YOUR OBJECTIVE: Your output should be the lines from the start of the data through the line containing "export DESIGN_NICKNAME = lzss_dec", exactly and nothing more.

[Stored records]
- - - - - - -

This is an optimization exercise on Yosys and OpenROAD, whose aim is small area, a short achievable clock period and few clock cycles per item, not a production implementation. Where RTL was checked, it was by simulation tests only, not by an equivalence proof against the original. Only the layout flow was run in runs 1 and 3; the RTL was not checked for function there. Power and IR drop assume default switching activity.

File: flow/config.mk
export PLATFORM = sky130hd
export DESIGN_NAME = lzss_dec
export DESIGN_NICKNAME = lzss_dec
export VERILOG_FILES = /design/flow/design.v
export SDC_FILE = /design/flow/constraint.sdc
export NUM_CORES = 4
export LEC_CHECK = 0
export ABC_CLOCK_PERIOD_IN_PS = 3000
export CAP_MARGIN = 20
export CORE_MARGIN = 2
export CORE_UTILIZATION = 40
export CTS_CLUSTER_DIAMETER = 100
export CTS_CLUSTER_SIZE = 30
export SETUP_SLACK_MARGIN = 3.8
export SLEW_MARGIN = 20
File: flow/constraint.sdc
create_clock -name core_clock -period 7.0 [get_ports {clk}]
set_input_delay 1.4000 -clock core_clock [delete_from_list [all_inputs] [get_ports {clk}]]
set_output_delay 1.4000 -clock core_clock [all_outputs]
set_load 0.01 [all_outputs]
From an optimization exercise on the open Yosys and OpenROAD flow, aimed at small area, a short achievable clock period and few clock cycles; shortcuts taken in it are not production practice. RTL that was checked went through simulation tests only; none was proved equivalent to the original. Power and IR drop assume default switching activity.

==> 01-11: inputs <==
// bbt_feistel
module bbt_feistel (
    input  wire         clk,
    input  wire         rst,
    input  wire         cmd_valid,
    output wire         cmd_ready,
    input  wire [2:0]   cmd_op,
    input  wire [31:0]  cmd_arg,
    input  wire [31:0]  cmd_a,
    input  wire [31:0]  cmd_b,
    input  wire [127:0] cmd_fkey,
    output reg          done,
    output reg          err,
    output wire [31:0]  out_a,
    output wire [31:0]  out_b,
    output reg          emit,
    output reg  [12:0]  kr_raddr,
    input  wire [31:0]  kr_rdata,
    output reg          kr_we,
    output wire [12:0]  kr_waddr,
    output reg  [31:0]  kr_wdata
);
clock: 8.0 ns
lec_check: 0
cap_margin: 20
core_margin: 2
core_utilization: 40
slew_margin: 20
standard.sh (not shown) runs the stock make flow with config.mk's settings and CLKGATE_MAP_FILE= SYNTH_SCRIPT=/design/flow/synth_recipe.tcl, a recipe that flattens the netlist after the stock synthesis.
==> flow/flow/run.sh <==
#!/bin/bash
# Standard ORFS layout, with the port buffers made of the smallest buffer
# cell instead of the one buffer_ports picks by default.
set -euo pipefail
export BUFFER_PORTS_ARGS="-buffer_cell sky130_fd_sc_hd__buf_1"
bash standard.sh > standard.log 2>&1
==> 03-07 (differences from 01-11) <==
--- a/flow/design.v
+++ b/flow/design.v
@@ -183,26 +183,23 @@
         else if (s_rnd && cyc == 3'd0)
             y <= sf ? 32'd0 : yrd;
         else if (s_fin)
             y <= sf ? x : yrd;
         else if (swap || s_xor)
             y <= x;
-        if (s_acc)
-            acc <= kx ? cmd_fkey[63:32] : 32'd0;
-        else if (c4)
-            acc <= 32'd0;
+        if (s_acc && kx)
+            acc <= cmd_fkey[63:32];
         else if (s_rnd && (cyc == 3'd1 || cyc == 3'd2))
             acc <= acc ^ kr_rdata;
         else if (s_rnd && cyc == 3'd3)
             acc <= sum;
         else if (s_xor)
             acc <= w;
-        if (c4)
-            kr_wdata <= xnew;
-        else if (s_fin || s_xor)
-            kr_wdata <= yrd;
+        else
+            acc <= 32'd0;
+        kr_wdata <= (s_fin || s_xor) ? yrd : xnew;
         if (s_wait)
             kr_raddr <= key(cmd_op == OP_DESCRAMBLE || cmd_op == OP_BLOCK_ENC, 5'd0);
         else if (s_acc)
             kr_raddr <= kx ? 13'd0 : sf ? tab(2'd2, cmd_arg[15:8]) : key(fwd, 5'd1);
         else if (swap && !(c4 && r == 4'd15))
             kr_raddr <= tab(2'd2, (s_pro1 && first_k1) ? 8'd0 : xnew[15:8]);
- CAP_MARGIN: 20 -> 10
- CORE_UTILIZATION: 40 -> 60
- CTS_BUF_LIST: unset -> sky130_fd_sc_hd__clkbuf_8
- CTS_CLUSTER_DIAMETER: unset -> 80
- CTS_CLUSTER_SIZE: unset -> 14
- PLACE_DENSITY: unset -> 0.7
- SETUP_SLACK_MARGIN: unset -> 4.4
- SLEW_MARGIN: 20 -> 10
==> 04-04 (differences from 01-11) <==
--- a/flow/design.v
+++ b/flow/design.v
@@ -31,17 +31,18 @@
     reg         s_acc;           
     reg         s_chk;           
     reg         s_rnd;           
     reg         s_fin;           
     reg         s_pro1;          
     reg         s_xor;           
+    reg         s_pre;           
+    reg         s_wr;            
     reg [2:0]   op;
     reg         copied, ready, active;
     reg [9:0]   k1h;             
     reg [10:0]  k2h;             
-    reg [28:0]  pairs_left;
     reg [1:0]   pidx;
     reg [2:0]   cyc;             
     reg [3:0]   r;               
     reg [11:0]  cnt;             
     reg         in_k2;           
     reg [31:0]  x, y, acc, w;
@@ -49,12 +50,15 @@
     assign out_a = y;
     assign out_b = x;
     wire fwd  = (op == OP_DESCRAMBLE) || (op == OP_BLOCK_ENC);
     wire desc = (op == OP_DESCRAMBLE);
     wire sf   = (op == OP_SFUNC);
     wire kx   = (op == OP_KEY_XOR);
+    wire spr  = (op == OP_STREAM_PR);
+    wire sbeg = (op == OP_STREAM_BEG);
+    localparam [12:0] CNT = 13'h0400;
     wire [31:0] sum  = acc + kr_rdata;
     wire [31:0] xnew = y ^ sum;
     wire [31:0] yrd  = y ^ kr_rdata;
     function [12:0] tab(input [1:0] t, input [7:0] v);
         tab = {1'b1, 2'b00, t, v};
     endfunction
@@ -69,25 +73,27 @@
     wire chk_end = cmd_bad || (op == OP_KEY_COPY) || (op == OP_STREAM_BEG);
     wire first_k1  = !in_k2 && (cnt == 12'd0);      
     wire k1_end    = !in_k2 && (cnt[11:1] == {1'b0, k1h});
     wire desc_end  = in_k2 && (cnt[11:1] == k2h);
     wire c4        = s_rnd && (cyc == 3'd4);
     wire rnd_last  = c4 && (sf || r == 4'd15);
-    wire swap      = c4 || s_chk || (s_pro1 && !desc_end);
+    wire swap      = c4 || (s_chk && !spr) || s_pre || (s_pro1 && !desc_end);
     wire [11:0] cnt1     = cnt + 12'd1;
     wire        xor_last = (cnt[10:0] == {k1h, 1'b1});
     assign kr_waddr = {in_k2, cnt[11:1], cnt[0] | s_fin};
     always @(posedge clk) begin
         if (rst) begin
             s_wait <= 1'b1;
             s_acc  <= 1'b0;
             s_chk  <= 1'b0;
             s_rnd  <= 1'b0;
             s_fin  <= 1'b0;
             s_pro1 <= 1'b0;
             s_xor  <= 1'b0;
+            s_pre  <= 1'b0;
+            s_wr   <= 1'b0;
             copied <= 1'b0;
             ready  <= 1'b0;
             active <= 1'b0;
             done   <= 1'b0;
             kr_we  <= 1'b0;
         end else begin
@@ -108,15 +114,22 @@
                 end else begin
                     s_chk <= 1'b1;
                 end
             end
             if (s_chk) begin
                 s_chk <= 1'b0;
-                if (chk_end) begin
-                    done   <= 1'b1;
-                    s_wait <= 1'b1;
+                if (sbeg && !cmd_bad) begin
+                    kr_we <= 1'b1;
+                    s_wr  <= 1'b1;
+                end else if (chk_end) begin
+                    done   <= 1'b1;
+                    s_wait <= 1'b1;
+                end else if (spr) begin
+                    kr_we  <= 1'b1;
+                    active <= (kr_rdata[31:3] != 29'd1);
+                    s_pre  <= 1'b1;
                 end else begin
                     s_rnd <= 1'b1;
                 end
                 if (!cmd_bad) begin
                     case (op)
                     OP_KEY_COPY: begin
@@ -140,14 +153,22 @@
                 if (desc) begin
                     s_pro1 <= 1'b1;
                     kr_we  <= 1'b1;
                 end else begin
                     done   <= 1'b1;
                     s_wait <= 1'b1;
-                    if (op == OP_STREAM_PR) active <= (pairs_left != 29'd1);
-                end
+                end
+            end
+            if (s_pre) begin
+                s_pre <= 1'b0;
+                s_rnd <= 1'b1;
+            end
+            if (s_wr) begin
+                s_wr   <= 1'b0;
+                done   <= 1'b1;
+                s_wait <= 1'b1;
             end
             if (s_pro1) begin
                 s_pro1 <= 1'b0;
                 if (desc_end) begin
                     ready  <= 1'b1;
                     done   <= 1'b1;
@@ -183,30 +204,34 @@
         else if (s_rnd && cyc == 3'd0)
             y <= sf ? 32'd0 : yrd;
         else if (s_fin)
             y <= sf ? x : yrd;
         else if (swap || s_xor)
             y <= x;
-        if (s_acc)
-            acc <= kx ? cmd_fkey[63:32] : 32'd0;
-        else if (c4)
-            acc <= 32'd0;
+        if (s_acc && kx)
+            acc <= cmd_fkey[63:32];
+        else if (s_acc && spr)
+            acc <= 32'hfffffff8;         
         else if (s_rnd && (cyc == 3'd1 || cyc == 3'd2))
             acc <= acc ^ kr_rdata;
         else if (s_rnd && cyc == 3'd3)
             acc <= sum;
         else if (s_xor)
             acc <= w;
-        if (c4)
-            kr_wdata <= xnew;
-        else if (s_fin || s_xor)
-            kr_wdata <= yrd;
+        else
+            acc <= 32'd0;
+        kr_wdata <= (s_fin || s_xor) ? yrd :
+                    (s_chk && spr)   ? sum :
+                    (s_chk && sbeg)  ? x : xnew;
         if (s_wait)
-            kr_raddr <= key(cmd_op == OP_DESCRAMBLE || cmd_op == OP_BLOCK_ENC, 5'd0);
+            kr_raddr <= (cmd_op == OP_STREAM_PR) ? CNT :
+                        key(cmd_op == OP_DESCRAMBLE || cmd_op == OP_BLOCK_ENC, 5'd0);
         else if (s_acc)
-            kr_raddr <= kx ? 13'd0 : sf ? tab(2'd2, cmd_arg[15:8]) : key(fwd, 5'd1);
+            kr_raddr <= kx ? 13'd0 : sf ? tab(2'd2, cmd_arg[15:8]) : key(fwd, spr ? 5'd0 : 5'd1);
+        else if (s_chk && spr)
+            kr_raddr <= key(1'b0, 5'd1);
         else if (swap && !(c4 && r == 4'd15))
             kr_raddr <= tab(2'd2, (s_pro1 && first_k1) ? 8'd0 : xnew[15:8]);
         else if (c4)
             kr_raddr <= key(fwd, 5'd0);
         else if (s_rnd) begin
             case (cyc)
@@ -224,13 +249,13 @@
             r   <= 4'd0;
         end else begin
             cyc <= (cyc == 3'd4) ? 3'd0 : cyc + 3'd1;
             if (cyc == 3'd4) r <= r + 4'd1;
         end
         if (s_acc) begin
-            cnt   <= kx ? 12'hffe : 12'd0;
+            cnt   <= kx ? 12'hffe : (spr || sbeg) ? CNT[11:0] : 12'd0;
             in_k2 <= 1'b0;
         end else if (s_xor) begin
             cnt <= cnt1;
         end else if (s_pro1) begin
             if (k1_end) begin
                 in_k2 <= 1'b1;
@@ -244,18 +269,15 @@
         if (s_chk) begin
             err <= cmd_bad;
             if (op == OP_KEY_COPY && !cmd_bad) begin
                 k1h <= x[10:1] - 10'd1;
                 k2h <= x[27:17] - 11'd1;
             end
-            if (op == OP_STREAM_BEG && !cmd_bad) begin
-                pairs_left <= x[31:3];
-                pidx       <= 2'd0;
-            end
+            if (sbeg && !cmd_bad)
+                pidx <= 2'd0;
         end
         if (s_fin && op == OP_STREAM_PR) begin
             emit       <= pidx[1];
             pidx       <= pidx[1] ? pidx : pidx + 2'd1;
-            pairs_left <= pairs_left - 29'd1;
         end
     end
 endmodule
- SETUP_SLACK_MARGIN: unset -> 4
==> key figures <==
Outcome
  – Status: timing/DRC/antenna clean

Finish
  – Final std cells w/o fill: 2,482
  – Multi-input gate area: 9360 µm²

Global route
  – All-Layer GR Usage: 41.8%
  – GRT met1 Usage: roughly 57%

Pwr
  – Leak: 6.88 nW
(the above is from 03-07)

- - - - - - -

OUTPUT FOR THIS EXERCISE:
This is an optimization exercise on Yosys and OpenROAD, whose aim is small area, a short achievable clock period and few clock cycles per item, not a production implementation. Where RTL was checked, it was by simulation tests only, not by an equivalence proof against the original. Only the layout flow was run in runs 1 and 3; the RTL was not checked for function there. Power and IR drop assume default switching activity.

File: flow/config.mk
export PLATFORM = sky130hd
export DESIGN_NAME = lzss_dec
export DESIGN_NICKNAME = lzss_dec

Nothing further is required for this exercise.